Concordance across reads
Methylation is typically thought to be laid down in longer stretches rather than appearing sporadically at individual cytosines. As a consequence, several CpGs within a given read are often found either completely methylated or completely unmethylated. A mixed methylation pattern may be used to assess the concordance of the methylation signal, which could be a proxy of the fidelity of maintenance methylation etc.
The script methylation_consistency
takes in a BAM file generated by Bismark and splits it into three smaller BAM files, based on the consistency/concordance of the methylation calls within the file. The reads are split into those which show consistent methylation, un-methylation and mixed methylation, and only methylation in CpG context is considered. In its default condition, reads are considered as:
unmethylated 0 - 10% methylated (inclusive)

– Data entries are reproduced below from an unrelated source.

==> config.mk <==
export PLATFORM = sky130hd
export DESIGN_NAME = uart_rx
export DESIGN_NICKNAME = d
export VERILOG_FILES = /design/src/rtl/uart_rx.sv
export SDC_FILE = /design/constraint.sdc
export NUM_CORES = 1
export LEC_CHECK = 0
export ABC_AREA = 1
export BUFFER_PORTS_ARGS = -buffer_cell sky130_fd_sc_hd__clkbuf_2
export CORE_MARGIN = 2
export CORE_UTILIZATION = 52
export CTS_BUF_LIST = sky130_fd_sc_hd__clkbuf_4 sky130_fd_sc_hd__clkbuf_8 sky130_fd_sc_hd__clkbuf_16
export DETAILED_ROUTE_END_ITERATION = 16
export GPL_ROUTABILITY_DRIVEN = 0
export GPL_TIMING_DRIVEN = 1
export HOLD_SLACK_MARGIN = 0.06
export PLACE_DENSITY = 0.86
export SLEW_MARGIN = 20
export SYNTH_ARGS = -nofsm -noshare
export SYNTH_HDL_FRONTEND = slang
export SYNTH_SLANG_ARGS = --single-unit
==> constraint.sdc <==
create_clock -name clk -period 1.9 [get_ports clk]
set_clock_uncertainty 0.1 [all_clocks]
set_input_delay 0.38 -clock clk [delete_from_list [all_inputs] [get_ports clk]]
set_output_delay 0.38 -clock clk [all_outputs]
set_load 0.01 [all_outputs]
===== config.mk =====
export PLATFORM = sky130hd
export DESIGN_NAME = xulie_piso_gen_flat
export DESIGN_NICKNAME = d
export VERILOG_FILES = /design/src/rtl/xulie_piso_gen_if.sv /design/src/rtl/xulie_piso_gen.sv /design/src/flat_wrapper.sv
export SDC_FILE = /design/constraint.sdc
export NUM_CORES = 1
export LEC_CHECK = 0
export CAP_MARGIN = 30
export CORE_UTILIZATION = 25
export CTS_CLUSTER_SIZE = 10
export DETAILED_ROUTE_END_ITERATION = 12
export HOLD_SLACK_MARGIN = 0.08
export SYNTH_ARGS = -nofsm -noshare
export SYNTH_HDL_FRONTEND = slang
export SYNTH_SLANG_ARGS = --single-unit
export TNS_END_PERCENT = 30

===== constraint.sdc =====
create_clock -name Clk -period 4.7 [get_ports Clk]
set_input_delay 1.175 -clock Clk [delete_from_list [all_inputs] [get_ports Clk]]
set_output_delay 1.175 -clock Clk [all_outputs]
set_load 0.02 [all_outputs]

mixed: 10 - 90% methylated
methylated: 90 - 100% methylated (inclusive)
A consistency report looks roughly like this:
Total paired-end records - 478498
-------------------------------------------------
All methylated [ >= 90% ] - 10304 (2.15%)
All unmethylated [ <= 10% ] - 31806 (6.65%)

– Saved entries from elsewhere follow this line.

===== config.mk =====
export PLATFORM = sky130hd
export DESIGN_NAME = instr_exec_lite
export DESIGN_NICKNAME = d
export VERILOG_FILES = /design/src/rtl/instr_exec_lite.sv
export SDC_FILE = /design/constraint.sdc
export NUM_CORES = 1
export LEC_CHECK = 0
export ABC_AREA = 1
export ABC_CLOCK_PERIOD_IN_PS = 5200
export BUFFER_PORTS_ARGS = -buffer_cell sky130_fd_sc_hd__buf_2
export CORE_UTILIZATION = 40
export CTS_CLUSTER_DIAMETER = 150
export DETAILED_ROUTE_END_ITERATION = 7
export PLACE_DENSITY_LB_ADDON = 0.12
export SLEW_MARGIN = 15
export SYNTH_ARGS = -nofsm -noshare
export SYNTH_HDL_FRONTEND = slang
export SYNTH_SLANG_ARGS = --single-unit
export TNS_END_PERCENT = 1

===== constraint.sdc =====
create_clock -name clk -period 5.2 [get_ports clk]
set_clock_uncertainty 0.2 [all_clocks]
set_input_delay 0.78 -clock clk [delete_from_list [all_inputs] [get_ports clk]]
set_output_delay 0.78 -clock clk [all_outputs]
set_load 0.02 [all_outputs]

===== src/rtl/instr_exec_lite.sv =====
// -----------------------------------------------------------------------------
// instr_exec_lite
//   Execution-side responder for a PDP-8 style decode stage. Accepts one
//   memory-reference or op7 group-1 instruction at a time while idle, holds
//   stall high while it runs, talks to memory through one-cycle read/write
//   strobes, and maintains PC, AC and link.
//
// Parameters
//   MEM_LAT     exec_rd_data is valid MEM_LAT cycles after exec_rd_req (1..4)
//   OP7_CYCLES  stall cycles taken by an executed op7 microinstruction (>=1)
//
// Ports
//   clk, reset_n         clock; synchronous active-low reset
//   base_addr            start PC, loaded in the INIT cycle after reset
//   pdp_mem_opcode       packed pdp_mem_opcode_s (one-hot flags + address)
//   pdp_op7_opcode       packed pdp_op7_opcode_s (microinstruction flags)
//   stall                1 while busy; opcode inputs ignored
//   PC_value             program counter
//   exec_rd_req/addr     one-cycle read strobe and its address
//   exec_rd_data         read data
//   exec_wr_req/addr/data one-cycle write strobe, address and data
//   ac_out, link_out     accumulator and link
//   retire_cnt           saturating retired-instruction count (only when
//                        EXEC_RETIRE_CNT_EN is defined)
//
// Configuration macro: EXEC_RETIRE_CNT_EN
// -----------------------------------------------------------------------------
`ifndef ADDR_WIDTH
`define ADDR_WIDTH 12
`endif
`ifndef DATA_WIDTH
`define DATA_WIDTH 12
`endif

package instr_exec_lite_pkg;
  localparam int ADDR_W = `ADDR_WIDTH;
  localparam int DATA_W = `DATA_WIDTH;

  typedef struct packed {
    logic              and_op;
    logic              tad;
    logic              isz;
    logic              dca;
    logic              jms;
    logic              jmp;
    logic [ADDR_W-1:0] mem_inst_addr;
  } pdp_mem_opcode_s;

  typedef struct packed {
    logic nop;
    logic iac;
    logic ral;
    logic rtl;
    logic rar;
    logic rtr;
    logic cml;
    logic cma;
    logic cia;
    logic cll;
    logic cla1;
    logic cla_cll;
    logic cla2;
    logic hlt;
    logic osr;
    logic skp;
    logic snl;
    logic szl;
    logic sza;
    logic sna;
    logic sma;
    logic spa;
  } pdp_op7_opcode_s;

  localparam int MEM_OP_W = $bits(pdp_mem_opcode_s);
  localparam int OP7_W    = $bits(pdp_op7_opcode_s);

  // Group-1 flags this block executes; everything else in op7 is a NOP.
  localparam pdp_op7_opcode_s OP7_EXEC_MASK = '{
    iac: 1'b1, ral: 1'b1, rtl: 1'b1, rar: 1'b1, rtr: 1'b1, cml: 1'b1,
    cma: 1'b1, cia: 1'b1, cll: 1'b1, cla1: 1'b1, cla_cll: 1'b1,
    default: 1'b0};
endpackage

module instr_exec_lite
  import instr_exec_lite_pkg::*;
#(
  parameter int MEM_LAT    = 1,
  parameter int OP7_CYCLES = 2
) (
  input  logic                clk,
  input  logic                reset_n,
  input  logic [ADDR_W-1:0]   base_addr,
  input  logic [MEM_OP_W-1:0] pdp_mem_opcode,
  input  logic [OP7_W-1:0]    pdp_op7_opcode,
  output logic                stall,
  output logic [ADDR_W-1:0]   PC_value,
  output logic                exec_rd_req,
  output logic [ADDR_W-1:0]   exec_rd_addr,
  input  logic [DATA_W-1:0]   exec_rd_data,
  output logic                exec_wr_req,
  output logic [ADDR_W-1:0]   exec_wr_addr,
  output logic [DATA_W-1:0]   exec_wr_data,
  output logic [DATA_W-1:0]   ac_out,
  output logic                link_out
`ifdef EXEC_RETIRE_CNT_EN
  ,
  output logic [31:0]         retire_cnt
`endif
);

  typedef enum logic [2:0] {S_INIT, S_IDLE, S_RD, S_WAIT, S_EXEC, S_WR, S_DONE} state_e;
  typedef enum logic [2:0] {K_AND, K_TAD, K_ISZ, K_DCA, K_JMS, K_JMP, K_OP7, K_NOP} kind_e;

  // Only the executable op7 flags are kept once an instruction is accepted.
  typedef struct packed {
    logic cla_cll, cla, cll, cma, cml, iac, cia, ral, rar, rtl, rtr;
  } op7x_s;

  localparam int CNT_W = 16;
  localparam logic [CNT_W-1:0] WAIT_LOAD = CNT_W'(MEM_LAT - 2);
  localparam logic [CNT_W-1:0] OP7_LOAD  = CNT_W'(OP7_CYCLES - 2);

  state_e            state, state_nxt;
  logic [CNT_W-1:0]  cnt, cnt_nxt;
  kind_e             kind, dec_kind;
  logic              dec_valid;
  logic [ADDR_W-1:0] pc, pc_nxt, pc_inc, inst_addr;
  logic [DATA_W-1:0] ac, ac_nxt, mem_data, isz_val, wr_data_c;
  logic              link, link_nxt;
  logic [DATA_W:0]   tad_sum;
  op7x_s             op7_q;

  pdp_mem_opcode_s   mem_op;
  pdp_op7_opcode_s   op7_in;
  logic [5:0]        mem_flags;

  assign mem_op    = pdp_mem_opcode;
  assign op7_in    = pdp_op7_opcode;
  assign mem_flags = {mem_op.and_op, mem_op.tad, mem_op.isz, mem_op.dca, mem_op.jms, mem_op.jmp};

  // Decode of the IDLE sample. A nonzero mem flag field wins over op7.
  always_comb begin
    // NOTE: every variable written here gets a default first so no path
    // leaves it unassigned; otherwise synthesis infers a latch.
    dec_valid = 1'b0;
    dec_kind  = K_NOP;
    if (mem_flags != '0) begin
      dec_valid = 1'b1;
      if ($onehot(mem_flags)) begin
        if      (mem_op.and_op) dec_kind = K_AND;
        else if (mem_op.tad)    dec_kind = K_TAD;
        else if (mem_op.isz)    dec_kind = K_ISZ;
        else if (mem_op.dca)    dec_kind = K_DCA;
        else if (mem_op.jms)    dec_kind = K_JMS;
        else                    dec_kind = K_JMP;
      end
    end else if (op7_in != '0) begin
      dec_valid = 1'b1;
      if ($onehot(op7_in) && ((op7_in & OP7_EXEC_MASK) != '0)) dec_kind = K_OP7;
    end
  end

  // Next-state logic. cnt holds the remaining extra cycles in WAIT/EXEC.
  always_comb begin
    state_nxt = state;
    cnt_nxt   = cnt;
    case (state)
      S_INIT: state_nxt = S_IDLE;
      S_IDLE:
        if (dec_valid) begin
          case (dec_kind)
            K_AND, K_TAD, K_ISZ: state_nxt = S_RD;
            K_DCA, K_JMS:        state_nxt = S_WR;
            K_OP7:
              if (OP7_CYCLES > 1) begin
                state_nxt = S_EXEC;
                cnt_nxt   = OP7_LOAD;
              end else begin
                state_nxt = S_DONE;
              end
            default:             state_nxt = S_DONE;
          endcase
        end
      S_RD:
        if (MEM_LAT > 1) begin
          state_nxt = S_WAIT;
          cnt_nxt   = WAIT_LOAD;
        end else begin
          state_nxt = S_EXEC;
        end
      S_WAIT:
        if (cnt == '0) state_nxt = S_EXEC;
        else           cnt_nxt   = cnt - 1'b1;
      S_EXEC:
        if (kind == K_OP7) begin
          if (cnt == '0) state_nxt = S_DONE;
          else           cnt_nxt   = cnt - 1'b1;
        end else if (kind == K_ISZ) begin
          state_nxt = S_WR;
        end else begin
          state_nxt = S_DONE;
        end
      S_WR:    state_nxt = S_DONE;
      S_DONE:  state_nxt = S_IDLE;
      default: state_nxt = S_INIT;
    endcase
  end

  always_ff @(posedge clk) begin
    // NOTE: sequential state uses non-blocking assignments so every register
    // samples pre-edge values regardless of statement order.
    if (!reset_n) begin
      state <= S_INIT;
      cnt   <= '0;
    end else begin
      state <= state_nxt;
      cnt   <= cnt_nxt;
    end
  end

  // op7 group-1 on the 13-bit {link, AC}; exactly one flag is set.
  function automatic logic [DATA_W:0] op7_exec(input op7x_s f, input logic l,
                                                input logic [DATA_W-1:0] a);
    logic [DATA_W:0] v, s;
    v = {l, a};
    s = '0;
    if (f.cla_cll)  v = '0;
    else if (f.cla) v[DATA_W-1:0] = '0;
    else if (f.cll) v[DATA_W] = 1'b0;
    else if (f.cma) v[DATA_W-1:0] = ~a;
    else if (f.cml) v[DATA_W] = ~l;
    else if (f.iac || f.cia) begin
      // Carry out of the increment toggles link rather than replacing it.
      s = {1'b0, (f.cia ? ~a : a)} + 1'b1;
      v = {l ^ s[DATA_W], s[DATA_W-1:0]};
    end
    else if (f.ral) v = {v[DATA_W-1:0], v[DATA_W]};
    else if (f.rar) v = {v[0], v[DATA_W:1]};
    else if (f.rtl) v = {v[DATA_W-2:0], v[DATA_W:DATA_W-1]};
    else if (f.rtr) v = {v[1:0], v[DATA_W:2]};
    return v;
  endfunction

  // Commit values applied in DONE, plus the write data used in WR.
  always_comb begin
    pc_inc    = pc + 1'b1;
    isz_val   = mem_data + 1'b1;
    tad_sum   = {1'b0, ac} + {1'b0, mem_data};
    pc_nxt    = pc_inc;
    ac_nxt    = ac;
    link_nxt  = link;
    wr_data_c = '0;
    case (kind)
      K_AND: ac_nxt = ac & mem_data;
      K_TAD: begin
        ac_nxt   = tad_sum[DATA_W-1:0];
        link_nxt = link ^ tad_sum[DATA_W];
      end
      K_ISZ: begin
        wr_data_c = isz_val;
        if (isz_val == '0) pc_nxt = pc + ADDR_W'(2);
      end
      K_DCA: begin
        wr_data_c = ac;
        ac_nxt    = '0;
      end
      K_JMS: begin
        wr_data_c = DATA_W'(pc_inc);
        pc_nxt    = inst_addr + 1'b1;
      end
      K_JMP:   pc_nxt = inst_addr;
      K_OP7:   {link_nxt, ac_nxt} = op7_exec(op7_q, link, ac);
      default: ;
    endcase
  end

  always_ff @(posedge clk) begin
    // NOTE: reset aborts any in-flight instruction; since WR is only reached
    // through the state register, a pending write is simply never issued.
    if (!reset_n) begin
      pc        <= '0;
      ac        <= '0;
      link      <= 1'b0;
      kind      <= K_NOP;
      inst_addr <= '0;
      op7_q     <= '0;
      mem_data  <= '0;
`ifdef EXEC_RETIRE_CNT_EN
      retire_cnt <= '0;
`endif
    end else begin
      case (state)
        S_INIT: pc <= base_addr;
        S_IDLE:
          if (dec_valid) begin
            kind      <= dec_kind;
            inst_addr <= mem_op.mem_inst_addr;
            op7_q     <= '{cla_cll: op7_in.cla_cll, cla: op7_in.cla1, cll: op7_in.cll,
                           cma: op7_in.cma, cml: op7_in.cml, iac: op7_in.iac,
                           cia: op7_in.cia, ral: op7_in.ral, rar: op7_in.rar,
                           rtl: op7_in.rtl, rtr: op7_in.rtr};
          end
        S_EXEC: if (kind != K_OP7) mem_data <= exec_rd_data;
        S_DONE: begin
          pc   <= pc_nxt;
          ac   <= ac_nxt;
          link <= link_nxt;
`ifdef EXEC_RETIRE_CNT_EN
          if (retire_cnt != 32'hFFFF_FFFF) retire_cnt <= retire_cnt + 1'b1;
`endif
        end
        default: ;
      endcase
    end
  end

  assign stall        = (state != S_IDLE);
  assign PC_value     = pc;
  assign ac_out       = ac;
  assign link_out     = link;
  assign exec_rd_req  = (state == S_RD);
  assign exec_rd_addr = (state == S_RD) ? inst_addr : '0;
  assign exec_wr_req  = (state == S_WR);
  assign exec_wr_addr = (state == S_WR) ? inst_addr : '0;
  assign exec_wr_data = (state == S_WR) ? wr_data_c : '0;

endmodule


Word-level counts from Yosys, hierarchy flattened:

Index checks and enable logic that the tools add are counted.

* equal/unequal tests: 32
* reductions and logical operators: 23
* bitwise logic cells: 5
* muxes and demuxes: 47
* $add $sub $neg: 33

Operator list (number)
* $mux 12: 9
* $mux 13: 6
* $pmux 12 s3: 2
* $mux 16: 4
* $pmux 12 s4: 1
* $pmux 16 s3: 1
* $reduce_bool 22->1: 2
* $add 12x1->12 const B: 3
* $mux 3: 10
* $add 1x1->2: 14
* $eq 3x3->1 const B: 8
* $pmux 12 s2: 1
* $add 2x2->3: 6
* $eq 3x2->1 const B: 6
* $ne 9x8->1 const B: 2
* $pmux 3 s6: 1
* $logic_not 16->1: 1
* $sub 16x1->16 const B: 1
* $add 12x1->13 const B: 1
* $add 12x12->13: 1
* $add 12x2->12 const B: 1
* $and 12x12->12: 1
* $eq 3x1->1 const B: 4
* $logic_not 12->1: 1
* other kinds (32): 53

* input bits: 66
* output and inout bits: 64
* word-level logic and storage cells: 159
* bits in registers: 82

Logic depth before layout (Yosys ltp):

* word-level depth: 15
* mapped depth: 24
* depth with buffers taken out: 24

Worst setup path after synthesis:

OpenSTA, ideal clock, no wires.

* path kind: input-to-reg
* start point: input port pdp_op7_opcode[5]
* end point: register cnt[0]
* arrival: 5.061 ns
* library setup time: 0.126 ns
* required time: 4.874 ns
* slack: -0.186 ns
* buffers on the path: 0
* cell stages on the path: 21
* cell sequence: inv_1 > fa_1 > inv_1 > fa_1 > fa_1 > fa_1 > inv_1 > fa_1 > inv_1 > ha_1 > fa_1 > nor2_1 > o21ai_0 > nor2_1 > nand2_1 > nor2_1 > o21ai_0 > nand2_1 > nand2_4 > o21ai_0 > nor2_1

* cells in the longest elaborated chain, start to end: 13
* elaborated cells on any way between the ends: 17
* those cells by class: add/sub (5); eq/ne (4); mux (5); reduce/logical (3)

Ends and longest elaborated chain
* from (decl): RTL line 94 `input logic [OP7_W-1:0] pdp_op7_opcode,`
* $add 1x1->2 (not written as such): RTL line 159 `if ($onehot(op7_in) && ((op7_in & OP7_EXEC_MASK) != '0)) dec_kind = K_OP7;`
* $add 2x2->3 (not written as such): RTL line 159
* $add 3x3->4 (not written as such): RTL line 159
* $add 4x4->5 (not written as such): RTL line 159
* $add 5x4->5 (not written as such): RTL line 159
* $eq 5x1->1: RTL line 159
* $logic_and 1x1->1: RTL line 159
* $mux 1: RTL line 159
* $mux 1: RTL line 157 `end else if (op7_in != '0) begin`
* $mux 3: RTL line 147 `if (mem_flags != '0) begin`
* $eq 3x3->1: RTL line 171 `case (dec_kind)`
* $ne 2x1->1 (no source line)
* $reduce_and 4->1 (no source line) *
* to (signal assigned): RTL line 217 `cnt <= cnt_nxt;`
* to (decl): RTL line 124 `logic [CNT_W-1:0] cnt, cnt_nxt;`

Mark *: on every way between the ends. The rest lies on a longest branch, timed or not.
A chain may end at the register's enable or synchronous reset.

Worst setup path in the final report:

* start point: input port pdp_op7_opcode[5]
* end point: register cnt[9]

Same word-level chain as after synthesis.

==> results.toml <==
[outcome]
outcome = "complete, no violations"

[floorplan]
coreArea_um2 = 19000
die_width_um = 142
ios = 130
die-area_um2 = 20300
fp.dieH_um = 142
start_util = 0.414
placementRows = 50

[route]
dr.pass1.iters = 5
via_count = 8982
drtAntennaViolNets = 0
drcViolationCount = 0
routed_wl_mm = 26.7
drt-initial-drc-count = 783
route.detailed.vias_per_inst = 5.33
wire_per_inst_um = 15.9

[worst_hold_path]
hp-class = "reg -> reg"

[synthesis]
syn-num-nets = 1428
synth_compound_area_frac = 0.213
synth_xor_area_frac = 0.0433
synth.distinct_cells = 46
synth_seq_area_share = 0.208
synthSimpleGateAreaFrac = 0.324
synth_mux_area_frac = 0.00127
yosys_warnings = 0
avgSynthCellArea_um2 = 5.99
ys_ff_latch = 82
synth_top_family_by_area = "simple AND/OR/NAND/NOR gates"
mappedNetlistArea_um2 = 7880
synth_cells = 1316
synthAdderAreaFrac = 0.0911

[worst_setup_path]
crit_fanout = 7
crit_buf_inv = 6
slowest_stage = "fa_1"
worstPathCellList = "buf_2, inv_2, fa_1, inv_1, fa_1, fa_1, fa_1, inv_1, fa_1, inv_1, ha_2, fa_1, nor2_1, o21ai_1, nor2_1, nand2_1, nor2_2, o21ai_2, nand2_2, nand2_4, buf_12, nand2_1, a21oi_1"
crit_arrival_ns = 5.15
crit_path_max_incr_delay_ns = 0.53
crit_top_cell = "fa_1"
critical_path_required_ns = 5.19
crit_type = "in -> reg"
cp-end-kind = "flop"
cp_top_family = "adder cells"
cp-start-kind = "input pin"

[clocking]
clk_latency_ns = 0.36
clockBufferDepth = 2
htreeDepth = 3
path_clk_slew_ns = 0.07
cts_sinks = 82
cts_made_buffers = 9
cts_root_buf = "clkbuf_16"
postCtsHoldBufs = 0
cts_tree = "done"

[power]
power.total_uw = 4550
clock_power_share = 0.151
combPwrFrac = 0.599
ir_worst_vdd_mv = 0.295
seqPwrFrac = 0.250
power_leakage_uw = 0.00427
switchingPower_uw = 2400
switching_share = 0.528
intPower_uw = 2150
power_density_nw_per_um2 = 499

[placed_design]
port_buffers = 129
place.gp.congestion = 0.890
dp_hpwl_mm = 20.1

[finish]
layout_commonest_cell = "nand2_1"
antenna_cells = 0
fillers = 2089
fin_nets = 1534
final_layout_size_suffix_gt1_frac = 0.141
mostFrequentLayoutCells = "282 x nand2_1, 184 x inv_1, 150 x nor2_1"
utilization = 0.479
area_growth_pct = 15.6

[sta]
worstMarginPinSlew_ns = 1.18
finalCriticalPeriod_ns = 5.16
hold_viol = 0
slew_viol_final = 0
slew_headroom = 0.209
rsz0062_at_grt = "yes"
max_freq_mhz = 194
setup_violations = 0
min_period_over_period = 0.992

[flow_run]
cap_violations = 0

[global_route]
grt-ovfl-total = 0
track_usage = 0.269
first_global_vias = 8224
grt_max_degree = 52
antenna_found_initial = 0
grt_first_pass_wirelength_mm = 43.2
power by group through the flow:
stage	Combinational [µW]	Clock, µW	Sequential, µW
after global placement	2650	0	1140
after floorplan	1990	0	1070
final	2720	687	1140
after CTS	2690	692	1130
after global routing	3070	718	1170
after detailed placement	2670	0	1140
kinds of logic after synthesis:
| family | after synthesis |
|---|---|
| AOI/OAI and AO/OA | 306 |
| xor gates and xnor gates | 39 |
| adders and majority gates | 46 |
| buffers and inverters | 242 |
| DFF | 82 |
| muxes | 1 |
| and+or+nand+nor | 600 |
registers in the layout, indices dropped and copies added, names as in the netlist:
register	cells
PC_value	12
ac_out	12
cnt	16
inst_addr	12
kind	3
link_out	1
mem_data	12
op7_q	11
state	3
final cells by class:
cell class / instances / area, µm² / area share
clock buffer: 9 / 225 / 0.0247
tap: 260 / 325 / 0.0357
inverter: 192 / 721 / 0.0791
sequential: 82 / 1640 / 0.180
clock inverter: 6 / 75.1 / 0.00824
multi-input combinational: 993 / 5330 / 0.586
timing repair buffer: 144 / 787 / 0.0864
synth_stat cells (all sizes together):
cell type | n | area share
xnor2 | 10 | 0.011
a21o | 1 | 0.00095
xor2 | 29 | 0.032
inv | 191 | 0.091
o211ai | 14 | 0.013
o2111ai | 2 | 0.0022
a41oi | 1 | 0.0011
nand3 | 90 | 0.057
a21boi | 1 | 0.00095
fa | 19 | 0.048
o21ai | 120 | 0.077
nor4 | 4 | 0.0032
o21a | 1 | 0.00095
clkinv | 1 | 0.00048
clkbuf | 36 | 0.017
o221ai | 6 | 0.0067
o21bai | 3 | 0.0029
nor3b | 1 | 0.00095
mux2i | 1 | 0.0013
nand3b | 5 | 0.0048
o22ai | 11 | 0.0087
dfxtp | 82 | 0.21
nand4 | 22 | 0.017
and2 | 1 | 0.00079
or2 | 3 | 0.0024
buf | 14 | 0.011
nor3 | 17 | 0.011
a221oi | 6 | 0.0067
a21oi | 130 | 0.083
ha | 27 | 0.043
a31oi | 7 | 0.0056
a211oi | 3 | 0.0029
nor2 | 161 | 0.081
nand2 | 296 | 0.15
worst min-delay path, delay by kind of cell (launching register included):
family / cells / cell delay, ns
DFF: 1 / 0.32
buffers and inverters: 1 / 0.07
AOI/OAI and AO/OA: 1 / 0.06
worst paths after layout:
kind                                           start                endpoint  slack, ns  depth (start not counted)
worst min-delay path             cnt[1]$_SDFFE_PN0P_     cnt[1]$_SDFFE_PN0P_       0.30                          2
worst max register to register  kind[0]$_SDFFE_PN1P_  ac_out[1]$_SDFFE_PN0P_       1.93                          8
worst min register to register   cnt[1]$_SDFFE_PN0P_     cnt[1]$_SDFFE_PN0P_       0.30                          2
worst max-delay path               pdp_op7_opcode[5]     cnt[9]$_SDFFE_PN0P_       0.04                         23
routing by layer:
layer / part of all wire / global-route usage
met3: 0.065 / 0.0424
met1: 0.48 / 0.385
met4: 0.019 / 0.0809
met5: 0 / 0
met2: 0.44 / 0.413
per-stage QoR:
step           std cells  setup TNS (ns)  cell area (µm²)  worst slack, ns  hold WS (ns)
2_1_floorplan       1316          -0.365             7880          -0.0446         0.256
3_3_place_gp        1670           -6.04             8770           -0.349         0.276
3_5_place_dp        1670           -7.91             8770           -0.437         0.282
4_1_cts             1686         -0.0210             9080         -0.00937         0.295
5_1_grt             1686           -2.69             9110           -0.202         0.319
6_report            1686               0             9110           0.0427         0.298
repair_timing:
| item | in CTS | in global routing |
|---|---|---|
| pin swaps | 1 | 2 |
| resized for setup | 1 | 11 |
| cloned | 1 | 0 |
| endpoints found under the setup margin | 16 | 20 |
| buffers inserted | 0 | 0 |
No activity file was read; power rests on OpenSTA's default activity.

Mixed methylation [ 10-90% ] - 30176 (6.31%)
Too few CpGs [min-count 5] - 406212 (84.89%)
By default, only reads with 5 or more CpGs are taken into consideration (this can be changed via the flag --min-count
). The thresholds for un-methylated, mixed methylated, and methylated can be set with --lower_threshold [percentage]
and --upper_threshold [percentage]
. methylation_consistency
works for both single-end and paired-end Bismark BAM files, which are auto-detected by default. For paired-end files, all CpGs of both R1 and R2 are taken into account. Overlap detection/exclusion can take place afterwards at the methylation extraction stage, if desired.